Pricing and Arbitrage of Inverse Asset Claim
I’m working through the following little exotic exercise and have some questions and curiosity as to whether I’m on the right track
Consider the claims
$$ Y_t=\frac{1}{S_t} $$ $$ X=\frac{1}{S_T} $$ a) Can $ Y_t $ be the arbitrage-free price of a traded derivative?
Answer?– So this question is for some reason stumping me. I suppose it means the literal process $ Y_t $ (that is, not under a risk-neutral expectation), which seems highly unlikely to be an arb free price process. I just can’t seem to put it in any rigorous terms.
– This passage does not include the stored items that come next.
This is an optimization exercise on Yosys and OpenROAD, whose aim is small area and a short achievable clock period, not a production implementation.
The RTL was checked by simulation tests, not by an equivalence proof against the original design.
Power figures rest on the tool's default switching activity, not on a simulated workload.

==> v20 <==
// wildcard_byte_pattern_search
module wildcard_byte_pattern_search (
   input  wire logic          clock,
   input  wire logic          reset,
   input  wire logic          req_valid,
   output logic               req_ready,
   input  wire logic [7:0]    req_data_byte,
   input  wire logic          req_last_byte,
   output logic               rsp_valid,
   input  wire logic          rsp_ready,
   output logic               rsp_found,
   output logic [63:0]        rsp_match_address,
   input  wire logic          psel,
   input  wire logic          penable,
   input  wire logic          pwrite,
   input  wire logic [5:0]    paddr,
   input  wire logic [63:0]   pwdata,
   output logic      [63:0]   prdata,
   output logic               pready
);
export LEC_CHECK = 0
export CAP_MARGIN = 20
export CORE_MARGIN = 2
export CORE_UTILIZATION = 40
export CTS_BUF_LIST = sky130_fd_sc_hd__clkbuf_8
export CTS_CLUSTER_DIAMETER = 50
export CTS_CLUSTER_SIZE = 20
export PLACE_DENSITY = 0.75
export SETUP_SLACK_MARGIN = 3.2
export SLEW_MARGIN = 20
export TNS_END_PERCENT = 20
create_clock -name core_clock -period 7.2 [get_ports {clock}]
standard.sh (not shown) runs the stock make flow with config.mk's settings and CLKGATE_MAP_FILE= SYNTH_SCRIPT=/design/flow/synth_recipe.tcl, a recipe that flattens the netlist after the stock synthesis.
==> flow/flow/run.sh <==
#!/bin/bash
# The standard layout (standard.sh), with these placement and clock-tree
# choices: the port buffers that placement inserts are sky130_fd_sc_hd__buf_1,
# the clock tree is built without dummy loads, and after floorplan the
# read-data logic is rebuilt as a NAND-NAND selection (flow/rdata.tcl). make's
# output goes to standard.log; each ORFS step keeps its own log under orfs/logs.
set -euo pipefail
export BUFFER_PORTS_ARGS="-buffer_cell sky130_fd_sc_hd__buf_1"
export CTS_ARGS="-sink_clustering_enable -repair_clock_nets -sink_clustering_size 20 -sink_clustering_max_diameter 50 -buf_list sky130_fd_sc_hd__clkbuf_8 -dont_use_dummy_load"
export POST_FLOORPLAN_TCL="$PWD/flow/rdata.tcl"
bash standard.sh > standard.log 2>&1
==> flow/flow/rdata.tcl <==
# Rebuild the read-data logic (prdata from paddr[5:3] and the configuration
# registers) as one decode of paddr and a NAND-NAND selection per bit, so that
# paddr passes through three gates; then remove the cells that only fed the
# old read-data logic. Runs after floorplan, before placement.
set block [ord::get_db_block]
set ::rd_block $block
set ::rd_count 0

proc rd_master {name} {
  set m [[ord::get_db] findMaster sky130_fd_sc_hd__$name]
  if {$m eq "NULL"} { error "no master $name" }
  return $m
}

proc rd_net {} {
  incr ::rd_count
  return [odb::dbNet_create $::rd_block "rd_net_$::rd_count"]
}

proc rd_inst {master conns} {
  incr ::rd_count
  set inst [odb::dbInst_create $::rd_block [rd_master $master] "rd_inst_$::rd_count"]
  foreach {pin net} $conns {
    set it [$inst findITerm $pin]
    if {$it eq "NULL"} { error "no pin $pin on $master" }
    $it connect $net
  }
  return $inst
}

# the registers' outputs (the values are kept inverted)
array set reg_q {}
foreach inst [$block getInsts] {
  if {[regexp {^u_\w+\.(pattern_low_n_ff|pattern_high_n_ff|wildcard_mask_n_ff|pattern_length_n_ff|region_base_n_ff)\\?\[(\d+)\\?\]} \
         [$inst getName] -> reg bit]} {
    foreach it [$inst getITerms] {
      if {[$it isOutputSignal]} { set reg_q($reg,$bit) [$it getNet] }
    }
  }
}
if {[array size reg_q] != 213} { error "found [array size reg_q] register outputs, expected 213" }

set a3 [$block findNet {paddr[3]}]
set a4 [$block findNet {paddr[4]}]
set a5 [$block findNet {paddr[5]}]

# one-hot decode of paddr[5:3]
set sel0 [rd_net]; rd_inst nor3_1  [list A $a5 B $a4 C $a3 Y $sel0]
set sel1 [rd_net]; rd_inst nor3b_1 [list A $a5 B $a4 C_N $a3 Y $sel1]
set sel2 [rd_net]; rd_inst nor3b_1 [list A $a5 B $a3 C_N $a4 Y $sel2]
set sel3 [rd_net]; rd_inst and3b_1 [list A_N $a5 B $a4 C $a3 X $sel3]
set sel4 [rd_net]; rd_inst nor3b_1 [list A $a4 B $a3 C_N $a5 Y $sel4]

for {set b 0} {$b < 64} {incr b} {
  set port [$block findNet "prdata\[$b\]"]
  set pairs [list $sel0 $reg_q(pattern_low_n_ff,$b) $sel1 $reg_q(pattern_high_n_ff,$b)]
  if {$b < 16} { lappend pairs $sel2 $reg_q(wildcard_mask_n_ff,$b) }
  if {$b < 5} { lappend pairs $sel3 $reg_q(pattern_length_n_ff,$b) }
  lappend pairs $sel4 $reg_q(region_base_n_ff,$b)
  # term = !(sel && value), value = !q
  set terms {}
  foreach {sel q} $pairs {
    set t [rd_net]
    rd_inst nand2b_1 [list A_N $q B $sel Y $t]
    lappend terms $t
  }
  # detach the old driver of prdata[b]
  foreach it [$port getITerms] {
    if {[$it isOutputSignal]} { $it disconnect }
  }
  switch [llength $terms] {
    3 { rd_inst nand3_1 [list A [lindex $terms 0] B [lindex $terms 1] C [lindex $terms 2] Y $port] }
    4 { rd_inst nand4_1 [list A [lindex $terms 0] B [lindex $terms 1] C [lindex $terms 2] D [lindex $terms 3] Y $port] }
    5 {
      set u [rd_net]
      rd_inst and2_1 [list A [lindex $terms 3] B [lindex $terms 4] X $u]
      rd_inst nand4_1 [list A [lindex $terms 0] B [lindex $terms 1] C [lindex $terms 2] D $u Y $port]
    }
  }
}

# remove the combinational cells whose outputs no longer reach anything
set removed 0
set changed 1
while {$changed} {
  set changed 0
  foreach inst [$block getInsts] {
    set master [$inst getMaster]
    if {[$master isSequential]} { continue }
    set outs 0
    set used 0
    foreach it [$inst getITerms] {
      if {![$it isOutputSignal]} { continue }
      incr outs
      set net [$it getNet]
      if {$net eq "NULL"} { continue }
      if {[llength [$net getITerms]] > 1 || [llength [$net getBTerms]] > 0} { set used 1 }
    }
    if {$outs > 0 && !$used} {
      set nets {}
      foreach it [$inst getITerms] {
        set net [$it getNet]
        if {$net ne "NULL"} { lappend nets $net }
      }
      odb::dbInst_destroy $inst
      foreach net $nets {
        if {[llength [$net getITerms]] == 0 && [llength [$net getBTerms]] == 0} { odb::dbNet_destroy $net }
      }
      incr removed
      set changed 1
    }
  }
}
puts "rdata.tcl: rebuilt prdata, removed $removed cells"
==> inputs of v39, as changes to v20 <==
==> flow/flow/run.sh (replaced) <==
#!/bin/bash
# The standard layout (standard.sh), with two placement and clock-tree choices:
# the port buffers that placement inserts are sky130_fd_sc_hd__buf_1, and the
# clock tree is built without dummy loads. make's output goes to standard.log;
# each ORFS step keeps its own log under orfs/logs.
set -euo pipefail
export BUFFER_PORTS_ARGS="-buffer_cell sky130_fd_sc_hd__buf_1"
export CTS_ARGS="-sink_clustering_enable -repair_clock_nets -sink_clustering_size 20 -sink_clustering_max_diameter 50 -buf_list sky130_fd_sc_hd__clkbuf_8 -dont_use_dummy_load"
bash standard.sh > standard.log 2>&1
Settings changed: CORE_UTILIZATION 40 to 55, PLACE_DENSITY 0.75 to 0.7, SETUP_SLACK_MARGIN 3.2 to 3.0, TNS_END_PERCENT 20 to unset.
removed: flow/flow/rdata.tcl
==> run notes <==
quantity                                                                       v20                      v39
Total power density per cell area                                       201 nW/um2               205 nW/um2
Top Layer Used                                                                met5                     met4
Num tapcells                                                                   525                      390
Crit path buffers/inverters                                                      5                        3
Clk. pwr                                                                0.000962 W               0.000893 W
Post-layout utilization of the core                                          0.470                    0.617
Worst reg2reg setup slack                                                  3340 ps                  3290 ps
Worst Setup EP                                                          prdata[15]               prdata[45]
Crit path depth                                                                  8                        7
Switching Share                                                              0.289                    0.292
Portion of total power attributed to the clock network                       0.254                    0.241
Number of global-route vias before repair                                    11900                    11700
Vias/cell                                                                     5.63                     5.95
Design internal power                                                    0.00269 W                0.00263 W
Buffer count excluding the clock tree in the final layout                      263                      252
Largest net degree at the start of global routing                               71                       65
Result of the run                                          complete, no violations  complete, no violations
DIE WIDTH                                                                   206 um                   176 um
Final instance count without filler cells                                     2242                     2063
Top achievable clock speed                                               0.246 GHz                0.240 GHz
Placed inst area                                                         17700 um2                17400 um2
Number of antenna cells inserted                                                 0                        2

==> static timing again, ports no longer ideal <==
How much do the figures lean on ideal ports? The routed layouts below were timed once more, with nothing changed but the port constraints.
Step 1 sets driving cells, clkbuf_16 on the clock port and buf_2 on the other inputs (assumed; they add their load-dependent delay and slew).
Step 2 adds t to the input delays and takes it off the output delays; t is the mean of the earliest and latest rising clock arrival at the registers after step 1. Input paths then give back, and output paths get back, about the clock's delay inside the block.
Slacks: no drivers / after step 1 / after step 2; pairs: no drivers / after step 1.
| run | shift t [ns] | setup WS [ns] | hold slack, ns |
|---|---|---|---|
| v20 | 0.583 | 3.137 / 3.076 / 3.076 | 0.513 / 0.513 / 0.513 |
| v39 | 0.634 | 3.036 / 2.975 / 2.975 | 0.484 / 0.484 / 0.484 |
After both steps setup and hold are still met in every run listed.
b) Derive an expression for the arbitrage free price process $ \pi_t[X] $
Under risk-neutral valuation, we have
$$ \pi_t[X]=E^Q[\frac{X}{B_T}]=E^Q[\frac{\frac{1}{S_T}}{B_T}]=E^Q[\frac{1}{S_TB_T}] $$ So, here’s where I had the idea to multiply both sides by $ S_t $ . Now, I’ve done a lot of problems with change of numeraire, but this really isn’t that, so I’m now going to continue under the assumption that we are still under Q: $$ \pi_t[X]=\frac{1}{S_t}E^Q[\frac{S_t}{S_TB_T}]<=> $$ $$ \pi_t[X]=\frac{1}{S_t}E^Q[e^{-r(T-t)+(\frac{1}{2}\sigma^2-r)(T-t)-\sigma(W_T-W_t)}]<=> $$ $$ \pi_t[X]=\frac{1}{S_t}E^Q[e^{(\frac{1}{2}\sigma^2-2r)(T-t)-\sigma(W_T-W_t)}] $$ Using the fact that $ E[e^{\mu+\sigma Z}]=e^{\mu+\frac{1}{2}\sigma^2} $ , we have $$ \pi_t[X]=\frac{1}{S_t}e^{(\sigma^2-2r)(T-t)} $$
Concerning question $ \text{b} $ , your result is correct but you don’t need to complicate things by dividing and multiplying by $ S_t $ : your expectation $ E^Q[\cdot] = E^Q[\cdot|\mathcal{F}_t] $ is really conditional on infomation at $ t $ , hence you can simply take the $ 1/S_t $ factor from $ 1/S_T $ outside the conditional expectation without having to multiply and divide by $ S_t $ .
As for question $ \text{a} $ , once you have answered question $ \text{b} $ it should be relatively straigthforward (hint: the answer is not a clear cut “yes” or “no”).